• **REQUIRED ACTION**: Go through the data and report how many lines include the word "taken", giving only the number.

• **AVAILABLE DATA**:
Source: an optimization exercise on an open RTL-to-GDS flow (aim: small area, a short achievable clock period and few clock cycles). Production flows keep margins and buffers that such runs may drop. The RTL was checked by simulation tests, not by an equivalence proof against the original design.

==> design/flow/design.v <==
module asim_core (
    input  wire        clk,
    input  wire        rst,           
    output wire        imem_req,
    output wire [31:0] imem_addr,
    input  wire [31:0] imem_rdata,
    input  wire        imem_fault,
    output wire        dmem_req,
    output wire        dmem_we,
    output wire [31:0] dmem_addr,
    output wire [31:0] dmem_wdata,
    input  wire [31:0] dmem_rdata,
    input  wire        dmem_fault,
    output wire        halted,
    output wire        faulted,
    output wire [1:0]  fault_code,
    output wire [31:0] pc_out,
    input  wire [4:0]  dbg_addr,
    output wire [31:0] dbg_rdata
);
    localparam [31:0] RST_WORD     = 32'h0000007B;
    localparam [31:0] HALT_WORD    = 32'h0000007F;
    localparam [31:0] VHALT_WORD   = 32'h00000063;
    localparam [31:0] RVRS_MASK    = 32'hFFF0707F;
    localparam [31:0] RVRS_MATCH   = 32'h0000000B;
    localparam [6:0] OP_REG    = 7'b0110011;
    localparam [6:0] OP_IMM    = 7'b0010011;
    localparam [6:0] OP_LOAD   = 7'b0000011;
    localparam [6:0] OP_STORE  = 7'b0100011;
    localparam [6:0] OP_BRANCH = 7'b1100011;
    localparam [6:0] OP_JALR   = 7'b1100111;
    localparam [6:0] OP_JAL    = 7'b1101111;
    localparam [6:0] OP_LUI    = 7'b0110111;
    localparam [6:0] OP_AUIPC  = 7'b0010111;
    localparam [1:0] X_NONE = 2'd0;
    localparam [1:0] X_HALT = 2'd3;
    reg [31:0] rf [1:31];
    reg [31:1] rv;                
    reg        done;              
    reg        st_fault;
    reg [1:0]  fcode;
    reg [31:0] d_pc;              
    reg        d_valid;
    reg        e_valid;
    reg [31:0] e_pc;
    reg [31:0] e_a, e_b;
    reg        e_fa, e_fb;        
    reg        e_lu;              
    reg        e_mph;             
    reg [11:0] e_imm;             
    reg [31:0] e_pcimm;           
    reg [4:0]  e_rd;
    reg        e_we, e_load, e_store, e_br, e_jal, e_jalr, e_rsti;
    reg        e_useimm, e_inv;
    reg        e_rsum, e_rslt, e_rsltu, e_rlog, e_rsh, e_rmul, e_rpci, e_rlink;
    reg        e_shl, e_rev;
    reg [2:0]  e_f3;
    reg [1:0]  e_exc;
    reg        w_valid;
    reg [31:0] w_pc;
    reg [31:0] w_res;
    reg [4:0]  w_rd;
    reg        w_we, w_load, w_mem, w_rsti;
    reg [1:0]  w_exc;
    function [31:0] rstval;
        input [4:0] r;
        rstval = (r == 5'd2) ? 32'd256 : 32'd0;
    endfunction
    wire [4:0]  d_rs1 = imem_rdata[19:15];
    wire [4:0]  d_rs2 = imem_rdata[24:20];
    wire [4:0]  p1a   = done ? dbg_addr : d_rs1;
    wire [31:0] p1v = (p1a != 5'd0 && rv[p1a])   ? rf[p1a]   : rstval(p1a);
    wire [31:0] p2v = (d_rs2 != 5'd0 && rv[d_rs2]) ? rf[d_rs2] : rstval(d_rs2);
    assign dbg_rdata = p1v;
    wire [31:0] ir = imem_rdata;
    wire [6:0]  op = ir[6:0];
    wire [2:0]  f3 = ir[14:12];
    wire [6:0]  f7 = ir[31:25];
    wire [4:0]  d_rd = ir[11:7];
    wire is_reg   = (op == OP_REG);
    wire is_imm   = (op == OP_IMM);
    wire is_load  = (op == OP_LOAD);
    wire is_store = (op == OP_STORE);
    wire is_br    = (op == OP_BRANCH);
    wire is_jalr  = (op == OP_JALR);
    wire is_jal   = (op == OP_JAL);
    wire is_lui   = (op == OP_LUI);
    wire is_auipc = (op == OP_AUIPC);
    wire is_rsti  = (ir == RST_WORD);
    wire is_rvrs  = ((ir & RVRS_MASK) == RVRS_MATCH);
    reg legal;
    always @(*) begin
        case (op)
            OP_REG:    legal = (f7 == 7'b0000000) ||
                               (f7 == 7'b0100000 && (f3 == 3'b000 || f3 == 3'b111));
            OP_IMM:    legal = (f3 == 3'b000) || (f3 == 3'b011);
            OP_LOAD:   legal = (f3 == 3'b010);
            OP_STORE:  legal = (f3 == 3'b010);
            OP_JALR:   legal = (f3 == 3'b000);
            OP_BRANCH: legal = (f3 != 3'b010) && (f3 != 3'b011);
            OP_LUI, OP_AUIPC, OP_JAL: legal = 1'b1;
            default:   legal = is_rsti || is_rvrs;
        endcase
    end
    wire d_halt = (ir == HALT_WORD) || (ir == VHALT_WORD);
    wire [1:0] d_exc = imem_fault ? 2'd1 : d_halt ? X_HALT : !legal ? 2'd2 : X_NONE;
    wire d_ok = (d_exc == X_NONE);
    wire r_mul = is_reg && f7[5] && (f3 == 3'b111);
    wire r_sub = is_reg && f7[5] && (f3 == 3'b000);
    wire d_we    = d_ok && (d_rd != 5'd0) &&
                   (is_reg || is_imm || is_load || is_lui || is_auipc || is_jal || is_jalr || is_rvrs);
    wire d_use1  = is_reg || is_imm || is_load || is_store || is_br || is_jalr || is_rvrs;
    wire d_use2  = is_reg || is_store || is_br;
    wire [31:0] imm_b = {{19{ir[31]}}, ir[31], ir[7], ir[30:25], ir[11:8], 1'b0};
    wire [31:0] imm_u = {ir[31:12], 12'b0};
    wire [31:0] imm_j = {{11{ir[31]}}, ir[31], ir[19:12], ir[20], ir[30:21], 1'b0};
    wire [31:0] d_pcimm = (is_lui ? 32'd0 : d_pc) +
                          ((is_lui || is_auipc) ? imm_u : is_jal ? imm_j : imm_b);
    wire e_wr1 = e_valid && e_we && (e_rd == d_rs1);
    wire e_wr2 = e_valid && e_we && (e_rd == d_rs2);
    wire e_rs  = e_valid && e_rsti;
    wire w_wr1 = w_valid && w_we && (w_rd == d_rs1);
    wire w_wr2 = w_valid && w_we && (w_rd == d_rs2);
    wire w_rs  = w_valid && w_rsti;
    wire [31:0] w_val = w_load ? dmem_rdata : w_res;
    wire [31:0] d_a = e_rs ? rstval(d_rs1) : w_wr1 ? w_val : w_rs ? rstval(d_rs1) : p1v;
    wire [31:0] d_b = e_rs ? rstval(d_rs2) : w_wr2 ? w_val : w_rs ? rstval(d_rs2) : p2v;
    wire d_fa = e_wr1 && !e_rs;
    wire d_fb = e_wr2 && !e_rs;
    wire d_lu = e_valid && e_load && ((d_use1 && e_wr1) || (d_use2 && e_wr2));
    wire [31:0] a = e_fa ? w_res : e_a;
    wire [31:0] b = e_fb ? w_res : e_b;
    wire        estall = e_valid && (e_lu || (e_rmul && !e_mph));
    wire [31:0] immx = {{20{e_imm[11]}}, e_imm};
    wire [31:0] op2  = e_useimm ? immx : b;
    wire [32:0] sum33 = {1'b0, a} + {1'b0, op2 ^ {32{e_inv}}} + {32'd0, e_inv};
    wire [31:0] sum  = sum33[31:0];
    wire        ltu  = ~sum33[32];
    wire        lt   = (a[31] ^ op2[31]) ? a[31] : sum[31];
    wire        eq   = (a == b);
    wire        cond  = e_f3[2] ? (e_f3[1] ? ltu : lt) : eq;
    wire        taken = e_jal || e_jalr || (e_br && (cond ^ e_f3[0]));
    wire        redirect = e_valid && !estall && taken && !done;
    wire [31:0] target = e_jalr ? sum : e_pcimm;
    function [31:0] rev32;
        input [31:0] x;
        integer k;
        for (k = 0; k < 32; k = k + 1) rev32[k] = x[31 - k];
    endfunction
    wire [31:0] shin  = (e_shl || e_rev) ? rev32(a) : a;
    wire [4:0]  shamt = e_rev ? 5'd0 : b[4:0];
    wire [31:0] shout = shin >> shamt;
    wire [31:0] shres = e_shl ? rev32(shout) : shout;
    reg [31:0] logres;
    always @(*) begin
        case (e_f3[1:0])
            2'b00:   logres = a ^ b;
            2'b10:   logres = a | b;
            default: logres = a & b;
        endcase
    end
    wire [15:0] mb    = e_mph ? b[31:16] : b[15:0];
    wire [31:0] mprod = a * {16'd0, mb};
    wire [31:0] mulres = e_mph ? {w_res[31:16] + mprod[15:0], w_res[15:0]} : mprod;
    wire [31:0] link = e_pc + 32'd4;
    wire [31:0] result =
        ({32{e_rsum}}  & sum) |
        ({32{e_rslt}}  & {31'd0, e_rsltu ? ltu : lt}) |
        ({32{e_rlog}}  & logres) |
        ({32{e_rsh}}   & shres) |
        ({32{e_rmul}}  & mulres) |
        ({32{e_rpci}}  & e_pcimm) |
        ({32{e_rlink}} & link);
    wire w_dfault = w_mem && dmem_fault;
    wire w_term   = w_valid && ((w_exc != X_NONE) || w_dfault);
    wire w_wen    = w_valid && w_we && !(w_load && dmem_fault) && !done;
    wire [31:0] fetch_seq = d_pc + 32'd4;
    wire [31:0] fetch_addr = redirect ? target : (estall ? d_pc : fetch_seq);
    assign imem_req   = 1'b1;
    assign imem_addr  = fetch_addr;
    assign dmem_req   = e_valid && (e_load || e_store) && !estall && !done && !w_term;
    assign dmem_we    = e_store;
    assign dmem_addr  = sum;
    assign dmem_wdata = b;
    assign halted     = done && !st_fault;
    assign faulted    = done && st_fault;
    assign fault_code = fcode;
    assign pc_out     = w_pc;
    always @(posedge clk) begin
        if (w_wen)
            rf[w_rd] <= w_val;
    end
    always @(posedge clk) begin
        if (rst) begin
            rv <= 31'd0;
        end else if (!done) begin
            if (w_valid && w_rsti)
                rv <= 31'd0;
            else if (w_wen)
                rv[w_rd] <= 1'b1;
        end
    end
    always @(posedge clk) begin
        if (rst) begin
            done     <= 1'b0;
            st_fault <= 1'b0;
            fcode    <= 2'd0;
            d_pc     <= 32'hFFFFFFFC;
            d_valid  <= 1'b0;
            e_valid  <= 1'b0;
            w_valid  <= 1'b0;
        end else if (!done) begin
            if (w_term) begin
                done     <= 1'b1;
                st_fault <= (w_exc != X_HALT);
                fcode    <= (w_exc == X_NONE) ? 2'd3 : w_exc;
            end else begin
            d_pc    <= fetch_addr;
            d_valid <= 1'b1;
            if (!estall) begin
                e_valid  <= d_valid && !redirect;
                e_pc     <= d_pc;
                e_a      <= d_a;
                e_b      <= d_b;
                e_fa     <= d_fa;
                e_fb     <= d_fb;
                e_lu     <= d_lu;
                e_mph    <= 1'b0;
                e_imm    <= is_store ? {ir[31:25], ir[11:7]} : ir[31:20];
                e_pcimm  <= d_pcimm;
                e_rd     <= d_rd;
                e_we     <= d_we;
                e_load   <= d_ok && is_load;
                e_store  <= d_ok && is_store;
                e_br     <= d_ok && is_br;
                e_jal    <= d_ok && is_jal;
                e_jalr   <= d_ok && is_jalr;
                e_rsti   <= d_ok && is_rsti;
                e_useimm <= is_imm || is_load || is_store || is_jalr;
                e_inv    <= r_sub || (is_reg && (f3 == 3'b010 || f3 == 3'b011)) ||
                            (is_imm && f3 == 3'b011) || is_br;
                e_rsum   <= (is_reg && f3 == 3'b000) || (is_imm && f3 == 3'b000);
                e_rslt   <= (is_reg && (f3 == 3'b010 || f3 == 3'b011)) || (is_imm && f3 == 3'b011);
                e_rsltu  <= f3[0];
                e_rlog   <= is_reg && (f3 == 3'b100 || f3 == 3'b110 || (f3 == 3'b111 && !f7[5]));
                e_rsh    <= (is_reg && (f3 == 3'b001 || f3 == 3'b101)) || is_rvrs;
                e_shl    <= is_reg && f3 == 3'b001;
                e_rev    <= is_rvrs;
                e_rmul   <= d_ok && r_mul;
                e_rpci   <= is_lui || is_auipc;
                e_rlink  <= is_jal || is_jalr;
                e_f3     <= f3;
                e_exc    <= d_exc;
            end else begin
                e_a   <= e_fa ? w_val : e_a;
                e_b   <= e_fb ? w_val : e_b;
                e_fa  <= 1'b0;
                e_fb  <= 1'b0;
                e_lu  <= 1'b0;
                e_mph <= !e_lu;
            end
            w_valid <= e_valid && !estall;
            w_pc    <= e_pc;
            w_res   <= result;
            w_rd    <= e_rd;
            w_we    <= e_we;
            w_load  <= e_load;
            w_mem   <= e_load || e_store;
            w_rsti  <= e_rsti;
            w_exc   <= e_exc;
            end
        end
    end
endmodule
==> design/flow/run.sh <==
#!/bin/bash
# synth_recipe.tcl (not shown) runs the flow's synth.tcl, then flattens the netlist and writes it again
# the make line also repeats each setting of config.mk as NAME=value (left out here)
make -C /OpenROAD-flow-scripts/flow DESIGN_CONFIG=/design/flow/config.mk WORK_HOME=/design/flow/orfs CLKGATE_MAP_FILE= SYNTH_SCRIPT=/design/flow/synth_recipe.tcl finish
==> design/flow/config.mk <==
export PLATFORM = sky130hd
export DESIGN_NAME = asim_core
export DESIGN_NICKNAME = asim_core
export VERILOG_FILES = /design/flow/design.v
export SDC_FILE = /design/flow/constraint.sdc
export NUM_CORES = 4
export LEC_CHECK = 0
export CAP_MARGIN = 20
export CORE_MARGIN = 2
export CORE_UTILIZATION = 40
export SLEW_MARGIN = 20
==> design/flow/constraint.sdc <==
create_clock -name core_clock -period 12.0 [get_ports {clk}]
set_input_delay 2.4000 -clock core_clock [delete_from_list [all_inputs] [get_ports {clk}]]
set_output_delay 2.4000 -clock core_clock [all_outputs]
set_load 0.01 [all_outputs]
==> flow_summary_export.csv <==
group,metric,value,unit
clock_tree,clock_pin_slew_reported_for_the_worst_setup_and_hold_paths_after_clock_tree_synthesis,0.06,ns
clock_tree,max-clock-path-buffers,3,
sta,worstMarginPinSlew,1.28,ns
setup_path,worst_setup_path_end_kind,"output pin",
grt,first_global_vias,65300,
floorplanning,dieArea,0.215,mm2
setup_path,critical_path_buf_inv_count,3,
sta,fin_worst_hold_slack,0.421,ns
setup_path,required,9.60,ns
sta,post-route-period-util,89.2,%
setup_path,timing.setup.critical_path_class,"primary input to output pin",
clock_tree,cts_resized,0,
setup_path,critPathMaxStageDelay,0.85,ns
floorplanning,effective_utilization_at_floorplan,40.3,%
drt,totalWireLength,331000,um
min_path,worst_hold_path_type,"flip-flop to flip-flop",
clock_tree,ctsRootBufferMaster,"clkbuf_16",
sta,timing.final.crit_period,10.70,ns
clock_tree,cts_sinks,1309,
setup_path,largest_fanout_of_any_net_on_the_critical_path,101,
sta,timing.setup.tns,0,ns
drt,firstDrtPassIters,9,
drt,routedWlPerCell,30.5,um
grt,wire_length_of_the_first_global_routing_pass,471000,um
sta,grt_setup_unrepaired,"no",
grt,grt_use_total,30.0,%
finish,layout_commonest_cell,"nand2_1",
setup_path,slowest_stage,"xnor2_1",
logic_synthesis,number_of_flops_mapped_to_enable_cells_by_yosys,1239,
clock_tree,numCtsBuffers,141,
floorplanning,boundaryPins,240,
finish,areaGrowthSynthToFinish,12.5,%
drt,route.vias.total,68100,
clock_tree,cts_tree,"yes",
logic_synthesis,synthArstFlopShare,0,%
place,io_buffer_count,238,
drt,route.detailed.vias_per_inst,6.27,
clock_tree,cts_post_setup_buffers_inserted,0,
sta,timing.clock.skew,0.0479,ns
setup_path,worst_path_most_repeated_cell,"clkdlybuf4s50_1",
drt,post_route_antenna_net_violation_count,0,
sta,maxSlewViolCount,0,
logic_synthesis,synth_ff_type,"edfxtp_1",
run_status,run_status,"complete, no violations",
logic_synthesis,cells_after_synth,7899,
setup_path,worst-endpoint-arrival,8.30,ns
floorplanning,rows,168,
drt,dr.first_iter.drc_count,9761,
grt,grt_start_max_net_pins,188,
finish,final_net_count,8539,
grt,grt_remaining_overflow,0,
logic_synthesis,netlist-cell-type-count,83,
floorplanning,die_w,463,um
sta,maxClockFrequency,93.5,MHz
logic_synthesis,avgSynthCellArea,10.7,um2
logic_synthesis,synth.ff_latch_count,1309,
clock_tree,insertion_delay,0.82,ns
grt,grt_antenna_before_repair,6,
clock_tree,ctsHtreeMaxLevel,4,
logic_synthesis,yosysSeqAreaShare,45.7,%
setup_path,kind_of_start_point_of_the_critical_path,"primary input",
floorplanning,core_area,0.210,mm2
sta,timing.slew.headroom,14.0,%
logic_synthesis,mappedNetlistArea,0.0844,mm2
finish,final_layout_size_suffix_gt1_share,10.6,%
setup_path,worstPathCellList,"clkdlybuf4s50_1 > mux2_8 > inv_8 > ha_1 > xnor2_1 > mux4_2 > nor2_1 > a2111oi_0 > a21oi_4 > nor3_1 > a41oi_1 > o22ai_1 > clkdlybuf4s50_1",
place,dpl.hpwl,217000,um
place,gp_routability_congestion,1.02,
sta,finalHoldViolCount,0,
logic_synthesis,mappedNetlistNets,8503,
setup_path,cpLargestDelayFamily,"buffers and inverters",
finish,most_frequent_cells_in_the_layout,"nand2_1, edfxtp_1, inv_1",
logic_synthesis,yosysWarnings,1,
clock_tree,holdBufCountCts,0,
floorplanning,die_h,463,um
drt,route.detailed.drc,0,
run,drv_cap,0,
sta,setup_viol_count_final,0,
-- sequential cells by signal, indices dropped and copies added, names as in the netlist, 2 cells and up --
name,flops
w_pc,32
e_a,32
e_exc,2
e_rd,5
e_pc,32
w_exc,2
rv,31
d_pc,32
w_rd,5
e_b,32
e_imm,12
e_f3,3
rf,992
fcode,2
e_pcimm,32
w_res,32
-- final timing paths --
check / depth (start not counted) / slack, ns / end / start
setup / recovery: 13 / 1.30 / dbg_rdata[8] / imem_rdata[15]
setup reg to reg: 29 / 2.70 / w_res[31] / e_fb
hold reg to reg: 0 / 0.42 / w_exc[1] / e_exc[1]
hold / removal: 0 / 0.42 / w_exc[1] / e_exc[1]
-- logic make-up after synthesis --
family / count (synthesis) / synth area share (%)
simple gates: 2822 / 14.4
compound gates: 1357 / 10.8
flops: 1309 / 45.7
buf+inv: 1025 / 4.61
mux: 618 / 11.4
fa+ha+maj: 532 / 10.6
xor+xnor: 235 / 2.44
other cells: 1 / 0.00444
-- stage by stage --
stage	instance area (um2)	setup WS [ns]	std cells	utilization, %
global route	95000	1.06	10900	45.3
global placement	90400	1.58	10600	43.1
floorplan	84400	3.16	7899	-
detailed placement	90400	1.58	10600	43.1
finish	95000	1.30	10900	45.3
CTS	94900	1.49	10900	45.3
-- area by class of cell --
cell class / instances / area [um2]
clock inverter: 85 / 825
antenna: 7 / 17.5
clock buffer: 173 / 3710
timing repair buffer: 458 / 4170
sequential: 1309 / 38600
multi-input combinational: 5565 / 42400
inverter: 460 / 1740
tap: 2805 / 3510
fill: 19200 / 115000
-- cell usage after synthesis (28+ instances only) --
master	count	area share [%]
o21ai_0	253	1.5
xor2_1	74	0.77
nor2_1	485	2.2
a211oi_1	59	0.52
and3_1	226	1.7
nor3_1	137	0.81
xnor2_1	161	1.7
inv_1	451	2.0
clkbuf_1	462	2.1
a21oi_1	358	2.1
nand3_1	161	0.95
mux2i_1	283	3.4
a222oi_1	29	0.34
and2_1	60	0.44
nand2b_1	32	0.24
nand2_1	1567	7.0
nand4_1	34	0.25
fa_1	307	7.3
ha_1	224	3.3
a311oi_1	221	2.3
buf_1	77	0.34
o32ai_1	37	0.38
a31oi_1	80	0.59
o22ai_1	43	0.32
dfxtp_1	70	1.7
o211ai_1	28	0.25
mux4_2	265	7.1
edfxtp_1	1239	44
a21o_1	65	0.58
mux2_2	69	0.92
-- metal layers --
metal	global-route usage (%)	vias to the layer above	part of all wire, %
met2	46.0	4495	44
met5	0	-	0.010
met1	38.6	34000	37
met3	6.15	943	10
li1	-	28700	-
met4	19.8	4	7.7
Testbench counts, summed over its fixed seeds: cycles 48,739.

==> re-timing with driven ports <==
No port has a modelled driver above. Below, the same layout with a new extraction and two added sets of constraints. Step 1: set_driving_cell puts a clkbuf_16 on clk and a buf_2 on each other input, an assumption about the parent block. Step 2 adds t to the input delays and takes it off the output delays; t is the mean of the earliest and latest rising clock arrival at the registers after step 1. Input paths then give back, and output paths get back, about the clock's delay inside the block. Slacks: ideal / step 1 / step 2; pairs: ideal / step 1.
t, ns: 0.884
slack for setup (ns): 1.302 / 1.222 / 1.222
worst setup path after step 2: input to output
After both steps setup and hold are still met in this run. For this run, drivers alone change the setup slack by -0.080 ns; drivers and shift together by -0.080 ns.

• **ANSWER TO THIS EXERCISE**: 2